What you will do:
Copy exactly the lines of the data below that run from the line holding "- CTS_CLUSTER_SIZE: 14 -> not set" through the line holding "- clock period: 3.22", both ends included.

Recorded information:
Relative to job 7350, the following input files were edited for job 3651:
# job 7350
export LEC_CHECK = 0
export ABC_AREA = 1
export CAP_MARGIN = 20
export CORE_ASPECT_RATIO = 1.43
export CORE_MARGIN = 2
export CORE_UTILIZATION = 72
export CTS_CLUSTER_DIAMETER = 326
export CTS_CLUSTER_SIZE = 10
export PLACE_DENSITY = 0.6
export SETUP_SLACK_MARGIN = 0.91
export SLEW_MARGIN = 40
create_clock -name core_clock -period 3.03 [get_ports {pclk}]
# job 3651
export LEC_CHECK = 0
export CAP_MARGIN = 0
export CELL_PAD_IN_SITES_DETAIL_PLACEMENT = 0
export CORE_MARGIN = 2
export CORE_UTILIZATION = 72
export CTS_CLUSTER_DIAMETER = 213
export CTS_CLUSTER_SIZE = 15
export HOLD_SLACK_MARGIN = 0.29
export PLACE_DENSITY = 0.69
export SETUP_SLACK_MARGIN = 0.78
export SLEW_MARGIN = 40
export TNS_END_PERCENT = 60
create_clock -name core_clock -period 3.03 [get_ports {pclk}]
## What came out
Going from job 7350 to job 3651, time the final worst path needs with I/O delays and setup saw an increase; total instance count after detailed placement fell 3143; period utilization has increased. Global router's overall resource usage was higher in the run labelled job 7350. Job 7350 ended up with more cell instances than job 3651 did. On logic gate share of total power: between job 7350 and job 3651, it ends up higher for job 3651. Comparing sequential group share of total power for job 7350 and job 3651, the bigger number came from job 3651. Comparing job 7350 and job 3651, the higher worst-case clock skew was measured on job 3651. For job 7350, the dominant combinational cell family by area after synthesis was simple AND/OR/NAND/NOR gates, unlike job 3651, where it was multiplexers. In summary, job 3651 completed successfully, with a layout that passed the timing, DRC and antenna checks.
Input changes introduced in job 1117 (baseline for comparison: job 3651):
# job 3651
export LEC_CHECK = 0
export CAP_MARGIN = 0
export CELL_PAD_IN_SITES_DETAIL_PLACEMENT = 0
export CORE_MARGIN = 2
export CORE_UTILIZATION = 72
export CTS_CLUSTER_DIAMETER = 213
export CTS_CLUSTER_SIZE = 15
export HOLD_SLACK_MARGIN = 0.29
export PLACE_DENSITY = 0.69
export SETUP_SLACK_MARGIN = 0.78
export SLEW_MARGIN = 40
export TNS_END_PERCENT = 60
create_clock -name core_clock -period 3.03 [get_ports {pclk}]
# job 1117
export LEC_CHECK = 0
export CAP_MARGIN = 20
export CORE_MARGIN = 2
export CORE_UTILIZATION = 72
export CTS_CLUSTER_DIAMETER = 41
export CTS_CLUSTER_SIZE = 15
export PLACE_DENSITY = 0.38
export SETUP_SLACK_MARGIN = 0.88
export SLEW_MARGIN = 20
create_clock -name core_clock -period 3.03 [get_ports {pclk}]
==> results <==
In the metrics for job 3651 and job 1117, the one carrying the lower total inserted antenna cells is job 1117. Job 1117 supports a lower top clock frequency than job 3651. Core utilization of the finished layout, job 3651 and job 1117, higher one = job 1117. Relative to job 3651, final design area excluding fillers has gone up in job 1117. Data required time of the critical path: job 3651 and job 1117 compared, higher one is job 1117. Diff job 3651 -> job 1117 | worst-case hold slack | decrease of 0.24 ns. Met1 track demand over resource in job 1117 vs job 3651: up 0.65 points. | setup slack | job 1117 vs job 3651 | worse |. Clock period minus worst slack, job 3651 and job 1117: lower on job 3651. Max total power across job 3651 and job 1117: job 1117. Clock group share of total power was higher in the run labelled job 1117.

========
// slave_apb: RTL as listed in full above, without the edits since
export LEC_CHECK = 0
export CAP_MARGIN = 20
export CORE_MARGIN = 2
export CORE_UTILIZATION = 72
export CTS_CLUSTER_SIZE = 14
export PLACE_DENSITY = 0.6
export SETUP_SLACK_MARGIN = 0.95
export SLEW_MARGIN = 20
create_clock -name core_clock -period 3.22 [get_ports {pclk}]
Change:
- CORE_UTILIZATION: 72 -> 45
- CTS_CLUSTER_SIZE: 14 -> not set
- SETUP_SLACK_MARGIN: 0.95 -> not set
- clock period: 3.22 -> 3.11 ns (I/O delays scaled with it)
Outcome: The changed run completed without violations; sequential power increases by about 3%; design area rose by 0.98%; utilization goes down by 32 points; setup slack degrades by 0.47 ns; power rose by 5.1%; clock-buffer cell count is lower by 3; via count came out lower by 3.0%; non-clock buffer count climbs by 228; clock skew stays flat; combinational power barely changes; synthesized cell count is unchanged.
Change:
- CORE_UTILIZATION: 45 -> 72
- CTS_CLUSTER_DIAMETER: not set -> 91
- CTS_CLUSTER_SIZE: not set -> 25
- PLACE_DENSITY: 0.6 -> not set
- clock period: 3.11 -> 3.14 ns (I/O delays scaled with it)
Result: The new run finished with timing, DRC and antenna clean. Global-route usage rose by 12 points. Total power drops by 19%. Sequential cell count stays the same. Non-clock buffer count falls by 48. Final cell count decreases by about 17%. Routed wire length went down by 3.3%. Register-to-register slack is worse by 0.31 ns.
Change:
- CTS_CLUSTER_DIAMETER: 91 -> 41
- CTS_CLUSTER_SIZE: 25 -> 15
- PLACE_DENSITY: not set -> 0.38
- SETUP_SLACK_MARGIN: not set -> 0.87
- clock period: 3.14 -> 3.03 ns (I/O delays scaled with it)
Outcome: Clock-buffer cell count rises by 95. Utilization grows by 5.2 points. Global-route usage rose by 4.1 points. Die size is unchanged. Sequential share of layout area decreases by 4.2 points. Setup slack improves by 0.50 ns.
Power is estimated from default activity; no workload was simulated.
build 14:
// busBridge3
module busBridge3
  (i_CLK,
   i_rst,
   i_dataRx,
   i_strobeRx,
   o_dataTx,
   i_strobeTx,
   i_strobeSync,
   o_busAddr,
   o_busData,
   i_busData,
   o_busWe,
   o_busRe,
   i_busAck  
   );
Size in the first run: about 1600 cells after synthesis, about 240 flip-flops, ~120 I/O pins.
export LEC_CHECK = 0
export CAP_MARGIN = 15
export CORE_MARGIN = 2
export CORE_UTILIZATION = 72
export CTS_CLUSTER_SIZE = 37
export HOLD_SLACK_MARGIN = -0.08
export PLACE_DENSITY_LB_ADDON = 0.25
export SETUP_SLACK_MARGIN = 0.97
export SLEW_MARGIN = 20
create_clock -name core_clock -period 3.33 [get_ports {i_CLK}]
run.sh (not shown) runs the stock make flow with config.mk's settings and CLKGATE_MAP_FILE=.
Build 14 did not finish; the tool stopped in 5_1_grt with error GRT-0232.
## run B
Design rrc_filter, start of the top module:
module rrc_filter #(
	parameter WIDTH = 9
)(
	input logic clk,
	input logic rst,
	input logic signed [WIDTH-1:0] filter_in,
	output logic signed [WIDTH-1:0] filter_out
);
	logic signed [WIDTH-1:0] shift_reg_out [0:31];
	logic signed [2*WIDTH-1:0] mul_sum [0:32];
	logic signed [23:0] acc_sum;
	integer i;
	always @(posedge clk or posedge rst) begin
		if(rst) begin
			for(i = 0; i < 32; i=i+1) begin
				shift_reg_out[i] <= 9'b0;
			end
		end
		else begin
			shift_reg_out[0] <= filter_in;
			for(i = 0; i < 31; i=i+1) begin
				shift_reg_out[i+1] <= shift_reg_out[i];
			end
		end
	end
	multiplier_9b #(.WIDTH(9)) MUL0(.mul_in(filter_in), .coefficient(9'd0), .mul_out(mul_sum[0]));
	multiplier_9b #(.WIDTH(9)) MUL1(.mul_in(shift_reg_out[0]), .coefficient(-9'd1), .mul_out(mul_sum[1]));
	multiplier_9b #(.WIDTH(9)) MUL2(.mul_in(shift_reg_out[1]), .coefficient(9'd1),.mul_out(mul_sum[2]));
	multiplier_9b #(.WIDTH(9)) MUL3(.mul_in(shift_reg_out[2]), .coefficient(9'd0),.mul_out(mul_sum[3]));
	multiplier_9b #(.WIDTH(9)) MUL4(.mul_in(shift_reg_out[3]), .coefficient(-9'd1),.mul_out(mul_sum[4]));
	multiplier_9b #(.WIDTH(9)) MUL5(.mul_in(shift_reg_out[4]), .coefficient(9'd2),.mul_out(mul_sum[5]));
	multiplier_9b #(.WIDTH(9)) MUL6(.mul_in(shift_reg_out[5]), .coefficient(9'd0),.mul_out(mul_sum[6]));
  ...
clock: 15.1 ns
lec_check: 0
cap_margin: 30
core_margin: 2
core_utilization: 40
gpl_timing_driven: 0
max_routing_layer: met4
slew_margin: 0
run.sh (not shown) runs the stock make flow with config.mk's settings and CLKGATE_MAP_FILE=.
Run B: no failed stages, no open violations at the end
Modified inputs, run R compared to run B
- removing GPL_TIMING_DRIVEN (formerly 0)
- changing CAP_MARGIN from 30 to 20
- changing SLEW_MARGIN from 0 to 20
- removing MAX_ROUTING_LAYER (formerly met4)
- changing CORE_UTILIZATION from 40 to 72
- changing the clock period (ns, I/O delays scaled along) from 15.1 to 11.6
Findings:
Run R finished end to end and its layout was clean on timing, DRC and antenna. In run R the period utilization turned out 17 points higher than in run B. As far as share of synthesized area spent on multiplexers goes, run B and run R are indistinguishable; the numbers are identical. Taking run B as the reference, in run R utilization went up, growth of design area from synthesis to finish has decreased, overall routed net length went up about 5.5%. Going from run B to run R, overall die height lower, tally of filler cells in the layout now smaller, design area fell about 1.8%.

* * *

Starting RTL as in the previous note.
export LEC_CHECK = 0
export CAP_MARGIN = 20
export CORE_MARGIN = 2
export CORE_UTILIZATION = 40
export SLEW_MARGIN = 20
create_clock -name core_clock -period 11.6 [get_ports {clk}]
The first run completed with no timing, DRC or antenna violations.
Change:
Settings changed: CORE_UTILIZATION 40 to 38.
Clock period 11.6 ns to 10.2 ns, I/O delays scaled along.
Outcome: Routed wire length increases by 3.0%; non-clock buffer count increases by 65; final cell count increases by 2.6%; die size increases by 5.2%; via count increases by 2.4%; design area increases by 3.3%; fmax increases by 10%.
Change:
Settings changed: ABC_AREA set to 1, CORE_UTILIZATION 38 to 72, CTS_CLUSTER_SIZE set to 15, PLACE_DENSITY_LB_ADDON set to 0.16, SETUP_SLACK_MARGIN set to 1.65.
Clock period 10.2 ns to 10.3 ns, I/O delays scaled along.
Worst hold slack loses 0.041 ns.
Area after synthesis came out higher by 1.1%.
Sequential cell count does not change.
Cell area stays flat.
Setup slack improved by 0.94 ns.
Die size went down by 46%.
Routed wire length came out higher by 10%.
Change:
Settings changed: ABC_AREA 1 to not set, CORE_UTILIZATION 72 to 65, CTS_CLUSTER_SIZE 15 to not set, PLACE_DENSITY_LB_ADDON 0.16 to not set, SETUP_SLACK_MARGIN 1.65 to not set.
Clock period 10.3 ns to 5.65 ns, I/O delays scaled along.
Now the flow finished but failed the layout checks on setup timing.
Design area rose by about 10%.
Hold slack is better by 0.032 ns.
Critical path depth fell by 3.
Count of clock-buffer cells in the layout rose by 9.
Area after synthesis fell by about 1%.
Die area rose by about 9%.
Setup slack is worse by 5.5 ns.
Sequential share of layout area fell by 2.4 points.
Cell count rose by 11%.
## old
Design FPA_final, start of the top module:
module FPA_final (
input clk,
input rst,
input [31 : 0] in1,
input [31 : 0] in2,
output [31 : 0] OUT
);
wire [31 : 0]A;
wire [31 : 0]B;
wire [31 : 0]C;
Registers operand1_reg (clk,rst, in1, A);
Registers operand2_reg (clk, rst, in2, B);
FPA B1 ( .A(A), .B(B), .Sum(C), .Cout(), .of());
Registers output_reg (clk,rst, C, OUT);
endmodule
export LEC_CHECK = 0
export CAP_MARGIN = 20
export CORE_MARGIN = 2
export CORE_UTILIZATION = 40
export GPL_TIMING_DRIVEN = 0
export SLEW_MARGIN = 5
create_clock -name core_clock -period 22.0 [get_ports {clk}]
run.sh (not shown) runs the stock make flow with config.mk's settings and CLKGATE_MAP_FILE=.
Inputs modified between old and new:
diff --git a/flow/config.mk b/flow/config.mk
--- a/flow/config.mk
+++ b/flow/config.mk
@@ -8,5 +8,4 @@
 export CAP_MARGIN = 20
 export CORE_MARGIN = 2
-export CORE_UTILIZATION = 40
-export GPL_TIMING_DRIVEN = 0
-export SLEW_MARGIN = 5
+export CORE_UTILIZATION = 64
+export SLEW_MARGIN = 20
==> flow/constraint.sdc <==
create_clock -name core_clock -period 14.5 [get_ports {clk}]
set_input_delay 2.9000 -clock core_clock [delete_from_list [all_inputs] [get_ports {clk}]]
set_output_delay 2.9000 -clock core_clock [all_outputs]
set_load 0.01 [all_outputs]
Notes after the runs:
- FAIL new @ global routing: tool exited with error
- Number of resized instances in the post-cts repair step sits higher in new than in old.
- From old to new the numbers moved as follows: core area shows a reduction of 38%, total die size lost 37%, placement-stage worst setup slack fell 1790 ps.

---

== oak ==
FPA_final again, from the RTL that the note above started with.
// FPA_final
module FPA_final (
input clk,
input rst,
input [31 : 0] in1,
input [31 : 0] in2,
output [31 : 0] OUT
);
Settings: LEC_CHECK=0, ABC_AREA=1, CAP_MARGIN=20, CORE_MARGIN=2, CORE_UTILIZATION=72, CTS_CLUSTER_DIAMETER=339, CTS_CLUSTER_SIZE=99, SLEW_MARGIN=20, TNS_END_PERCENT=15; clock period 13.8 ns.
oak got as far as clock tree synthesis, where a tool error ended the run.
Changes in pine relative to oak:
- ABC_AREA removed (was 1)
- HOLD_SLACK_MARGIN newly set to -0.09
- CTS_CLUSTER_DIAMETER removed (was 339)
- TNS_END_PERCENT changed from 15 to 5
- CORE_UTILIZATION changed from 72 to 64
- CTS_CLUSTER_SIZE removed (was 99)
- the clock period (ns, I/O delays scaled along) changed from 13.8 to 15.3
==> comparison <==
pine -> stages 100% | layout checks FAIL | negative setup slack
oak → pine: standard cell area after detailed placement shows a reduction of 1900 um^2, cell count after synthesis shows a reduction of 460.
oak fits on a die that is smaller than the die of pine.
Going from oak to pine, the core region area was found to have gone up by about 15%.
[compare] base=oak new=pine: standard-cell row count went up 7.4%, net count entering floorplan has decreased.
[inputs] birch vs pine
- HOLD_SLACK_MARGIN removed (was -0.09)
- CORE_UTILIZATION changed from 64 to 59
- TNS_END_PERCENT removed (was 5)
- the clock period (ns, I/O delays scaled along) changed from 15.3 to 11.1
[summary]
birch did not finish; a tool error ended it in global routing. The flow for pine finished, though final verification flagged negative setup slack. Going from pine to birch, Yosys chip area now sits at about the same level; area of the chip now sits higher. birch vs pine: number of cell rows up by a few percent. Where standard cell core area is concerned, pine is better than birch. ~same number of unique standard cell types used by synthesis in birch and pine.
Input-level comparison between maple and birch:
- CORE_UTILIZATION: 59 -> 70
- CTS_CLUSTER_SIZE: unset -> 30
- the clock period (ns, I/O delays scaled along): 11.1 -> 12.4
--- outcome ---
maple did not finish: a tool error stopped it during detailed placement.
Changes observed in maple relative to birch: number of nets at floorplan stayed essentially flat; portion of the post-synthesis area used by sequential elements stayed essentially flat; area after synthesis stayed essentially flat; routability congestion estimate rose by 6.1%; die size fell by about 15%.
As far as cell count in the Yosys report goes, maple and birch are indistinguishable; the numbers are identical.
Area fraction in xor and xnor cells of birch is on par with maple.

Result:
- CTS_CLUSTER_SIZE: 14 -> not set
- SETUP_SLACK_MARGIN: 0.95 -> not set
- clock period: 3.22 -> 3.11 ns (I/O delays scaled with it)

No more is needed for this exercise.